== Your goal ==
Retype word for word the lines of the data below, from the first to the one bearing "synth_top_area_share_pct: 36.8", with that one included.

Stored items
══════

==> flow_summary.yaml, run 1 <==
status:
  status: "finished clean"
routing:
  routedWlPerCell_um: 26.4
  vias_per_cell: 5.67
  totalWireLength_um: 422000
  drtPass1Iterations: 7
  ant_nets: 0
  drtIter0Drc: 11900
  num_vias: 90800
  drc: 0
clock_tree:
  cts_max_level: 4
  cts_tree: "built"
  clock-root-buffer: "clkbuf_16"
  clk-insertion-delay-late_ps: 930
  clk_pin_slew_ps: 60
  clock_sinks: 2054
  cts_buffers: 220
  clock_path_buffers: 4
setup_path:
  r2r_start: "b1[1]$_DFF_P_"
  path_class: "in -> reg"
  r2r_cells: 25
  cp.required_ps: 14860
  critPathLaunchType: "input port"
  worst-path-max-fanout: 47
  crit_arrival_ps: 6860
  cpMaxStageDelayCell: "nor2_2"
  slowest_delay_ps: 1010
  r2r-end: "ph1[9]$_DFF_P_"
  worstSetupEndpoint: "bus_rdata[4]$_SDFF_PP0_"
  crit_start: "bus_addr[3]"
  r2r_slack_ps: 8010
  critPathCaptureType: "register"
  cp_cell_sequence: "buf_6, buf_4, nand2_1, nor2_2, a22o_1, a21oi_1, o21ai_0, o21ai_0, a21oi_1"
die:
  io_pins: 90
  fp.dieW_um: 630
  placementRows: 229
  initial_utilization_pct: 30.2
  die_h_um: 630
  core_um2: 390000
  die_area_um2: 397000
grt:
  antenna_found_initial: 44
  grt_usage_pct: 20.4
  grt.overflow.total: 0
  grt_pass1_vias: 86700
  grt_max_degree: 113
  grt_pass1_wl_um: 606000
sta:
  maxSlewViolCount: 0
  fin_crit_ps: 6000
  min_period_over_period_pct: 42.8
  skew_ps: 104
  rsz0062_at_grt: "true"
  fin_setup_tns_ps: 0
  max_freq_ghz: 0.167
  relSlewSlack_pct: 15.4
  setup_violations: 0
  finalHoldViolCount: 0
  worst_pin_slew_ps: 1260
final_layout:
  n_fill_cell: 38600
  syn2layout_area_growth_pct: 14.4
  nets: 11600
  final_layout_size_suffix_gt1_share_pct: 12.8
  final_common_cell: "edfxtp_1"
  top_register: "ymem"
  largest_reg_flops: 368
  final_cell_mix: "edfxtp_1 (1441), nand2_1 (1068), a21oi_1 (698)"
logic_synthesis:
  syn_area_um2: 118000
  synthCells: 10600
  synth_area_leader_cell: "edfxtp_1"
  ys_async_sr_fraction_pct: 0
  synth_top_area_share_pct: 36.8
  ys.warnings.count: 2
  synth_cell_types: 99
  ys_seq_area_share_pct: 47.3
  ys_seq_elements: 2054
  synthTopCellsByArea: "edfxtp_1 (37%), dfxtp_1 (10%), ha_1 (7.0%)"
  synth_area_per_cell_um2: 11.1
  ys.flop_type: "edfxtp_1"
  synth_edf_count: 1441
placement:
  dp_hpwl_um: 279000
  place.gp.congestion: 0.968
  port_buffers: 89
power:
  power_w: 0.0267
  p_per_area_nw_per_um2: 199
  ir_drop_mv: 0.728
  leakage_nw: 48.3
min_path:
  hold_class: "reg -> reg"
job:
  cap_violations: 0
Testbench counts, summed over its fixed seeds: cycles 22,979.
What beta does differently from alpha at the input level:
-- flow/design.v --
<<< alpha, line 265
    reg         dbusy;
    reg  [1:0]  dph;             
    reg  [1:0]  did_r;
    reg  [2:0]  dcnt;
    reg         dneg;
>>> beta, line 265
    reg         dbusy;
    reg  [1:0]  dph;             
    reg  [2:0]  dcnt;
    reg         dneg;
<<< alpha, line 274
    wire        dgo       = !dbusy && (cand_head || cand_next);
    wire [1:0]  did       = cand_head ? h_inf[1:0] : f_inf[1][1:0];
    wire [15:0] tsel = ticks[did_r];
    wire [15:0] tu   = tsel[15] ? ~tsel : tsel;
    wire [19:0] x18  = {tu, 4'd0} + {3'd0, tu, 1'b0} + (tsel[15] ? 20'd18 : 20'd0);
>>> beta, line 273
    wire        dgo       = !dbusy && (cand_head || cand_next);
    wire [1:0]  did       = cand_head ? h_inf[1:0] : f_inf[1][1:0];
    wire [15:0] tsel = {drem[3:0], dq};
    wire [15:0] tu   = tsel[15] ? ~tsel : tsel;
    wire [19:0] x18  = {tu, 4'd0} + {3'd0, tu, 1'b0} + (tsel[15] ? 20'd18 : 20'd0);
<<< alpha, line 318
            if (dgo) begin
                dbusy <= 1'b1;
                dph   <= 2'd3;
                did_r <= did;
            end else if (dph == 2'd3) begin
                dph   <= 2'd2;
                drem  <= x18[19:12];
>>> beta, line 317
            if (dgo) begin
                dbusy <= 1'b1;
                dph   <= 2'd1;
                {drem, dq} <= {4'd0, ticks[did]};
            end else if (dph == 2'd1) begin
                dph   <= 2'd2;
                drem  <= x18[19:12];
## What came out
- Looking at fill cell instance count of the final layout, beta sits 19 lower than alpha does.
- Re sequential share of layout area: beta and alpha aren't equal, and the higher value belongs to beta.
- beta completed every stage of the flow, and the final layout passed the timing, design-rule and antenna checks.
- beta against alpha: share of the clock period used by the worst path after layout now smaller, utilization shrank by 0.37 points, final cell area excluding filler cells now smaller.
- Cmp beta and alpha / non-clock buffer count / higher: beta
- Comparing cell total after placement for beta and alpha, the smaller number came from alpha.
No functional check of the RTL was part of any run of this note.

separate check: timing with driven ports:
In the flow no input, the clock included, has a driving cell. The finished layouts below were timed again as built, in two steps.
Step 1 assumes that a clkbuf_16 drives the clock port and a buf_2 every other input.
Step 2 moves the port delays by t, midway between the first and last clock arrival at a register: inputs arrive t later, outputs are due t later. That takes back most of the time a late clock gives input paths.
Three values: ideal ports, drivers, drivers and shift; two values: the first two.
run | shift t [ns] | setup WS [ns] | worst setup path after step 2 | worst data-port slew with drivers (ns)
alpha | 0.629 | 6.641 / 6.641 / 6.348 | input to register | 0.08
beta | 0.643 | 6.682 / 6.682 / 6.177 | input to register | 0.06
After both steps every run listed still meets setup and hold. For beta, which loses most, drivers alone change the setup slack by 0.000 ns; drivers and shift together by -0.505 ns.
This is an optimization exercise on Yosys and OpenROAD, whose aim is small area, not a production implementation.
At most, simulation tests tie the RTL to the original design; equivalence was not proved.
No functional check of the RTL was part of runs 1, 3 and 4.
Power is estimated from default activity; no workload was simulated.

`flow/flow/run.sh`:
```
#!/bin/bash
# Standard layout, with the smallest buffer on the ports.
set -euo pipefail
export BUFFER_PORTS_ARGS="-buffer_cell sky130_fd_sc_hd__buf_1"
bash standard.sh > flow_make.log 2>&1
```
`flow/standard.sh`:
```
#!/bin/bash
# synth_recipe.tcl (not shown) runs the flow's synth.tcl, then flattens the netlist and writes it again
# the make line also repeats each setting of config.mk as NAME=value (left out here)
make -C /OpenROAD-flow-scripts/flow DESIGN_CONFIG=/design/flow/config.mk WORK_HOME=/design/flow/orfs CLKGATE_MAP_FILE= SYNTH_SCRIPT=/design/flow/synth_recipe.tcl "${@:-finish}"
```
`flow/config.mk`:
```
export PLATFORM = sky130hd
export DESIGN_NAME = ung_tx_engine
export DESIGN_NICKNAME = ung_tx_engine
export VERILOG_FILES = /design/flow/design.v
export SDC_FILE = /design/flow/constraint.sdc
export NUM_CORES = 4
export LEC_CHECK = 0
export CAP_MARGIN = 20
export CORE_MARGIN = 2
export CORE_UTILIZATION = 40
export PLACE_DENSITY = 0.6
export SLEW_MARGIN = 20
```
`flow/constraint.sdc`:
```
create_clock -name core_clock -period 25.0 [get_ports {clk}]
set_input_delay 5.0000 -clock core_clock [delete_from_list [all_inputs] [get_ports {clk}]]
set_output_delay 5.0000 -clock core_clock [all_outputs]
set_load 0.01 [all_outputs]
```
`flow/design.v`:
```
module ung_tx_engine (
    input  wire        clk,
    input  wire        rst,           
    output wire        req_ready,
    input  wire        tick,
    input  wire        cmd_valid,
    input  wire [31:0] cmd_word,
    input  wire [31:0] cmd_opa,
    input  wire [31:0] cmd_opb,
    output reg         res_valid,
    output wire [7:0]  res_code,
    output wire        tx_valid,
    output reg  [7:0]  tx_byte,
    input  wire        tx_ready
);
    localparam [1:0] F_CD1 = 2'd0;    
    localparam [1:0] F_NOZ = 2'd1;    
    localparam [1:0] F_VOL = 2'd2;    
    localparam [1:0] F_AMT = 2'd3;    
    function [3:0] add3;
        input [3:0] n;
        input       e;
        reg g;
        begin
            g = e & (n[3] | (n[2] & (n[1] | n[0])));
            add3[3] = n[3] | g;
            add3[2] = g ? (n[3] & n[0]) : n[2];
            add3[1] = g ? (n[0] ? n[1] : n[3]) : n[1];
            add3[0] = n[0] ^ g;
        end
    endfunction
    function [31:0] dd_step;
        input [31:0] b;
        input [4:0]  c;
        reg [31:0] t;
        begin
            t[3:0]   = add3(b[3:0],   1'b1);
            t[7:4]   = add3(b[7:4],   c[4] | c[3]);
            t[11:8]  = add3(b[11:8],  c[4] | (c[3] & c[2]));
            t[15:12] = add3(b[15:12], c[4]);
            t[19:16] = add3(b[19:16], c[4] & (c[3] | c[2]));
            t[23:20] = add3(b[23:20], c[4] & c[3]);
            t[27:24] = add3(b[27:24], c[4] & c[3] & c[2]);
            t[31:28] = b[31:28];
            dd_step = {t[30:0], t[31]};
        end
    endfunction
    function [15:0] crc_step;
        input [15:0] c;
        input [7:0]  d;
        reg [7:0] x;
        begin
            x = c[15:8] ^ d;
            x = x ^ (x >> 4);
            crc_step = {c[7:0], 8'h00} ^ {x[3:0], 12'h000} ^ {3'b000, x, 5'b00000} ^ {8'h00, x};
        end
    endfunction
    wire [7:0] c_op   = cmd_word[7:0];
    wire       c_hv   = cmd_word[24];
    wire       c_ha   = cmd_word[25];
    wire       c_ill  = (cmd_word[31:26] != 6'd0) || (c_op == 8'd0) || (c_op > 8'd4);
    wire       c_ovf  = (c_op == 8'd2) &&
                        ((c_hv && cmd_opa > 32'd99999999) || (c_ha && cmd_opb > 32'd99999999));
    wire [7:0] c_d    = {4'd0, c_op[1] & c_op[0], c_op[2], 1'b0, c_op[2]};   
    reg        busy;          
    reg        conv;          
    reg        sweep;         
    reg [1:0]  fk;            
    reg        hv, ha;
    reg [4:0]  cnt;           
    reg [7:0]  addr;
    reg [7:0]  noz;           
    reg [31:0] vol, amt;
    reg [15:0] crc;
    reg        ill;           
    wire [3:0] pos   = cnt[3:0];
    wire       long  = fk[1];
    wire [31:0] pre  = fk[0] ? amt : vol;
    wire       send  = busy && !conv && tx_ready;
    wire       f_end = send && pos == 4'd11;
    wire       a_last = addr[5] && addr[3:0] == 4'hF;    
    assign req_ready = !busy;
    assign tx_valid  = busy && !conv;
    assign res_code  = {6'd0, !busy && !ill, !busy && ill};
    always @(*) begin
        case (pos)
            4'd0:    tx_byte = addr;
            4'd1:    tx_byte = 8'h11;
            4'd2:    tx_byte = {6'd0, fk} + 8'd1;
            4'd3:    tx_byte = long ? 8'h04 : 8'h01;
            4'd4:    tx_byte = pre[31:24];
            4'd5:    tx_byte = pre[23:16];
            4'd6:    tx_byte = pre[15:8];
            4'd7:    tx_byte = long ? pre[7:0] : noz;
            4'd8:    tx_byte = crc[7:0];
            4'd9:    tx_byte = crc[15:8];
            4'd10:   tx_byte = 8'h03;
            default: tx_byte = 8'hFA;
        endcase
    end
    always @(posedge clk) begin
        if (rst) begin
            busy      <= 1'b0;
            res_valid <= 1'b0;
        end else begin
            res_valid <= !busy && !tick && cmd_valid;
            if (!busy)
                busy <= tick || (cmd_valid && !c_ill && !c_ovf);
            else if (f_end && fk == F_CD1 && (!sweep || a_last))
                busy <= 1'b0;
        end
    end
    always @(posedge clk) begin
        ill <= c_ill;
        if (!busy) begin
            conv  <= 1'b1;
            cnt   <= 5'd5;
            sweep <= tick;
            fk    <= (!tick && c_op == 8'd2) ? F_NOZ : F_CD1;
            hv    <= c_hv;
            ha    <= c_ha;
            addr  <= tick ? 8'h50 : cmd_word[15:8];
            noz   <= tick ? 8'h00 : (c_op == 8'd2) ? cmd_word[23:16] : c_d;
            vol   <= {cmd_opa[26:0], 5'd0};
            amt   <= {cmd_opb[26:0], 5'd0};
        end else if (conv) begin
            cnt <= cnt + 5'd1;
            if (cnt == 5'd31)
                conv <= 1'b0;
            vol <= dd_step(vol, cnt);
            amt <= dd_step(amt, cnt);
        end else if (tx_ready) begin
            if (pos == 4'd11) begin
                cnt <= 5'd0;
                case (fk)
                    F_NOZ: begin
                        fk  <= hv ? F_VOL : ha ? F_AMT : F_CD1;
                        noz <= 8'h06;
                    end
                    F_VOL:   fk <= ha ? F_AMT : F_CD1;
                    F_AMT:   fk <= F_CD1;
                    default: addr[5:0] <= addr[5:0] + 6'd1;
                endcase
            end else if (pos == 4'd3 && !long)
                cnt <= 5'd7;
            else
                cnt <= cnt + 5'd1;
        end
        if (!busy || f_end)
            crc <= 16'hFFFF;
        else if (send && !pos[3])
            crc <= crc_step(crc, tx_byte);
    end
endmodule
```
==> run summary, run 1 <==
status finished clean; Required @ worst endpoint 20000 ps; Rows 48; hold buffers post-CTS 0; main area contributors after synthesis edfxtp_1 33%, dfxtp_1 10%, mux2i_1 6.8%, o21ai_0 4.0%, o2bb2ai_1 3.5%; Iteration-0 DRC Markers 376; hold depth 2; DRT Wirelength 19110 microns; Overall Global Routing Usage 0.2153; Slew @ Worst Pin 931.3 ps; Gate Count Post-Synth 724; unrepaired setup endpoints after global routing no; synthesized flop and latch total 110; Critical Path Max Stage Delay 890 ps; Clock Skews 11.16 ps; H-tree Lvls 3; Ys Warns 1; final worst path period need 7598 ps; worst vdd ir around 0.035 mV; Resized Gates After CTS 0; EDFF count, synth between 70 and 80; Synth top cells by count 75 x edfxtp_1, 59 x nand2_1, 55 x o21ai_0; Post CTS Setup Buffer Count 0; Initial Utilization 0.4047; largest net degree at the start of global routing 70; Post-synth top flop edfxtp_1; crit-path max FO 29; critical path class flip-flop to output pin; first-pass GRT wire length just over 30000 microns; share of layout cells above drive strength 1 0.05875; detailed-route vias per instance 5.516; hold crit path type flip-flop to flip-flop; Via Count 5748; R2R depth 8; critical path data arrival time 2600 ps; post-route setup TNS 0 ps; TritonCTS clock tree built; crit share post-route 0.3039; CTS Root Buffer Type clkbuf_16; Clock Latency Late Sink around 360 ps; placed instance area ~7400 sq um; Hold Slack approximately 520 ps; FMAX 131.6 MHz; CTS Sinks 110; Post-Syn Area 6927 sq um; Die ar. between 15000 and 20000 sq um; CP Depth 6; Antenna Cells 0; Area Growth Syn to Fin 11.87%; startpoint types flip-flop; most numerous cell in the Yosys netlist edfxtp_1; total power 0.4902 mW; Die Y 135.6 microns; Setup-failing EPs final 0; Synth top area share 0.3251; Remaining DRCs 0; vias in the first global route 5515; slowest cell on the critical path dfxtp_1; filler cell count 1736; Worst setup EP type output pin; Nets 923; clock slew seen by the registers of the worst setup and hold paths 80 ps; synth unique cells 65; # IOs 120; total CTS buffers 9; Port Buffer Count 113; crit-path leading delay family flip-flops; sequential area share after synthesis 0.4263; Die Wd ~140 microns; Design Area, Final slightly below 8000 sq um; PwrDens 63.27 nW/um^2; Buf+Inv Stages, Crit Path 2; Max clock buf depth 2; Final HPWL DP 13810 microns; largest area contributor in the netlist edfxtp_1; Avg Cell Area, Syn 9.567 sq um; GPL Wtd Cong 0.8621; Hold Fails Final Rpt 0; Final ANT Viol Nets 0; Leakage Power ~2.8 nW; initial antenna violation count 0; WL/cell roughly 18 microns; DRT Pass-1 Iters 4; Post-synth ARST share 0; Max-Slew Margin vs Limit 0.3776; cells along the critical path nand3b_2 -> o22a_1 -> o21ai_1 -> nor4_2 -> inv_1 -> buf_1; Max Cap Viol 0; core area 17120 sq um; total grt overflow 0; Final Max Slew Viols 0
Background: an optimization exercise with open tools, aiming at small area, a short achievable clock period and few clock cycles per item. Do not read the settings as production practice.
At most, simulation tests tie the RTL to the original design; equivalence was not proved.

== middle ==
==> flow/design.v (excerpt) <==
module spn_core (
  input  wire         clk,
  input  wire         rst,
  input  wire         start,
  input  wire [1:0]   op,
  input  wire [1:0]   klen,
  input  wire [255:0] key,
  input  wire [127:0] din,
  output reg          busy,
  output reg          done,
  output reg          err,
  output wire [127:0] dout
);
  localparam OP_KS  = 2'd0;
  localparam OP_ENC = 2'd1;
  localparam OP_DEC = 2'd2;
  localparam M_IDLE = 3'd0;
  localparam M_KS2  = 3'd2;    
  localparam M_KS3  = 3'd3;    
  localparam M_KS4  = 3'd4;    
  localparam M_WALK = 3'd5;    
  localparam M_ENC  = 3'd6;
  localparam M_DEC  = 3'd7;
  localparam [127:0] C63 = {16{8'h63}};
  reg  [2:0]   mode;
  reg          key_valid;
  reg          wend;         
  reg  [1:0]   nkc;          
  reg  [3:0]   pq;           
  reg          last;         
  reg          save;         
  reg  [127:0] yr;           
  reg  [3:0]   oenc;
  reg  [255:0] win;
  reg  [255:0] rsv;
  wire [3:0] nr1 = 4'd11 + {1'b0, nkc, 1'b0};    
  wire accept = start && !busy;
  function [7:0] xt;
    input [7:0] a;
    begin
  ...
==> flow/config.mk <==
export PLATFORM = sky130hd
export DESIGN_NAME = spn_core
export DESIGN_NICKNAME = spn_core
export VERILOG_FILES = /design/flow/design.v
export SDC_FILE = /design/flow/constraint.sdc
export NUM_CORES = 8
export LEC_CHECK = 0
export ABC_AREA = 1
export CAP_MARGIN = 20
export CELL_PAD_IN_SITES_DETAIL_PLACEMENT = 1
export CELL_PAD_IN_SITES_GLOBAL_PLACEMENT = 2
export CORE_MARGIN = 2
export CORE_UTILIZATION = 30
export SLEW_MARGIN = 20
==> flow/constraint.sdc <==
create_clock -name core_clock -period 13.0 [get_ports {clk}]
set_input_delay 2.6000 -clock core_clock [delete_from_list [all_inputs] [get_ports {clk}]]
set_output_delay 2.6000 -clock core_clock [all_outputs]
set_load 0.01 [all_outputs]
standard.sh (not shown) runs the stock make flow with config.mk's settings and CLKGATE_MAP_FILE= SYNTH_SCRIPT=/design/flow/synth_recipe.tcl, a recipe that flattens the netlist after the stock synthesis.
==> flow/flow/run.sh <==
#!/bin/bash
# Layout: the standard synthesis unchanged, then ORFS's standard layout steps
# with a larger setup margin for repair_timing (same SDC, same clock period) and
# plain buffers (buf_2) as the port buffers. Each tool run's full output goes to
# a log file in this folder.
set -uo pipefail
bash standard.sh synth > synth.log 2>&1 || exit 1
bash standard.sh SETUP_SLACK_MARGIN=8 "BUFFER_PORTS_ARGS=-buffer_cell sky130_fd_sc_hd__buf_2" finish > layout.log 2>&1 || exit 1
middle completed end to end with timing, DRC and antenna clean.
Background: an optimization exercise with open tools, aiming at small area, a short achievable clock period and few clock cycles per item. Do not read the settings as production practice. Function not checked in this run: the RTL went through the layout flow alone. Power figures rest on the tool's default switching activity, not on a simulated workload.

===== flow/flow/run.sh =====
#!/bin/bash
# The standard layout (standard.sh), with plain buf_1 cells as the port buffers
# instead of the default choice (repair_timing resizes them where timing needs it).
set -euo pipefail
bash standard.sh BUFFER_PORTS_ARGS="-buffer_cell sky130_fd_sc_hd__buf_1" finish > standard.log 2>&1

===== flow/standard.sh =====
#!/bin/bash
# synth_recipe.tcl (not shown) runs the flow's synth.tcl, then flattens the netlist and writes it again
# the make line also repeats each setting of config.mk as NAME=value (left out here)
make -C /OpenROAD-flow-scripts/flow DESIGN_CONFIG=/design/flow/config.mk WORK_HOME=/design/flow/orfs CLKGATE_MAP_FILE= SYNTH_SCRIPT=/design/flow/synth_recipe.tcl "${@:-finish}"

===== flow/config.mk =====
export PLATFORM = sky130hd
export DESIGN_NAME = gsm7_alpha
export DESIGN_NICKNAME = gsm7_alpha
export VERILOG_FILES = /design/flow/design.v
export SDC_FILE = /design/flow/constraint.sdc
export NUM_CORES = 4
export LEC_CHECK = 0
export ABC_AREA = 1
export CAP_MARGIN = 20
export CORE_MARGIN = 2
export CORE_UTILIZATION = 40
export CTS_BUF_LIST = sky130_fd_sc_hd__clkbuf_8
export CTS_CLUSTER_SIZE = 40
export SETUP_SLACK_MARGIN = 5
export SLEW_MARGIN = 20

===== flow/constraint.sdc =====
create_clock -name core_clock -period 8.0 [get_ports {clk}]
set_input_delay 1.6000 -clock core_clock [delete_from_list [all_inputs] [get_ports {clk}]]
set_output_delay 1.6000 -clock core_clock [all_outputs]
set_load 0.01 [all_outputs]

══════

== Finished task ==
==> flow_summary.yaml, run 1 <==
status:
  status: "finished clean"
routing:
  routedWlPerCell_um: 26.4
  vias_per_cell: 5.67
  totalWireLength_um: 422000
  drtPass1Iterations: 7
  ant_nets: 0
  drtIter0Drc: 11900
  num_vias: 90800
  drc: 0
clock_tree:
  cts_max_level: 4
  cts_tree: "built"
  clock-root-buffer: "clkbuf_16"
  clk-insertion-delay-late_ps: 930
  clk_pin_slew_ps: 60
  clock_sinks: 2054
  cts_buffers: 220
  clock_path_buffers: 4
setup_path:
  r2r_start: "b1[1]$_DFF_P_"
  path_class: "in -> reg"
  r2r_cells: 25
  cp.required_ps: 14860
  critPathLaunchType: "input port"
  worst-path-max-fanout: 47
  crit_arrival_ps: 6860
  cpMaxStageDelayCell: "nor2_2"
  slowest_delay_ps: 1010
  r2r-end: "ph1[9]$_DFF_P_"
  worstSetupEndpoint: "bus_rdata[4]$_SDFF_PP0_"
  crit_start: "bus_addr[3]"
  r2r_slack_ps: 8010
  critPathCaptureType: "register"
  cp_cell_sequence: "buf_6, buf_4, nand2_1, nor2_2, a22o_1, a21oi_1, o21ai_0, o21ai_0, a21oi_1"
die:
  io_pins: 90
  fp.dieW_um: 630
  placementRows: 229
  initial_utilization_pct: 30.2
  die_h_um: 630
  core_um2: 390000
  die_area_um2: 397000
grt:
  antenna_found_initial: 44
  grt_usage_pct: 20.4
  grt.overflow.total: 0
  grt_pass1_vias: 86700
  grt_max_degree: 113
  grt_pass1_wl_um: 606000
sta:
  maxSlewViolCount: 0
  fin_crit_ps: 6000
  min_period_over_period_pct: 42.8
  skew_ps: 104
  rsz0062_at_grt: "true"
  fin_setup_tns_ps: 0
  max_freq_ghz: 0.167
  relSlewSlack_pct: 15.4
  setup_violations: 0
  finalHoldViolCount: 0
  worst_pin_slew_ps: 1260
final_layout:
  n_fill_cell: 38600
  syn2layout_area_growth_pct: 14.4
  nets: 11600
  final_layout_size_suffix_gt1_share_pct: 12.8
  final_common_cell: "edfxtp_1"
  top_register: "ymem"
  largest_reg_flops: 368
  final_cell_mix: "edfxtp_1 (1441), nand2_1 (1068), a21oi_1 (698)"
logic_synthesis:
  syn_area_um2: 118000
  synthCells: 10600
  synth_area_leader_cell: "edfxtp_1"
  ys_async_sr_fraction_pct: 0
  synth_top_area_share_pct: 36.8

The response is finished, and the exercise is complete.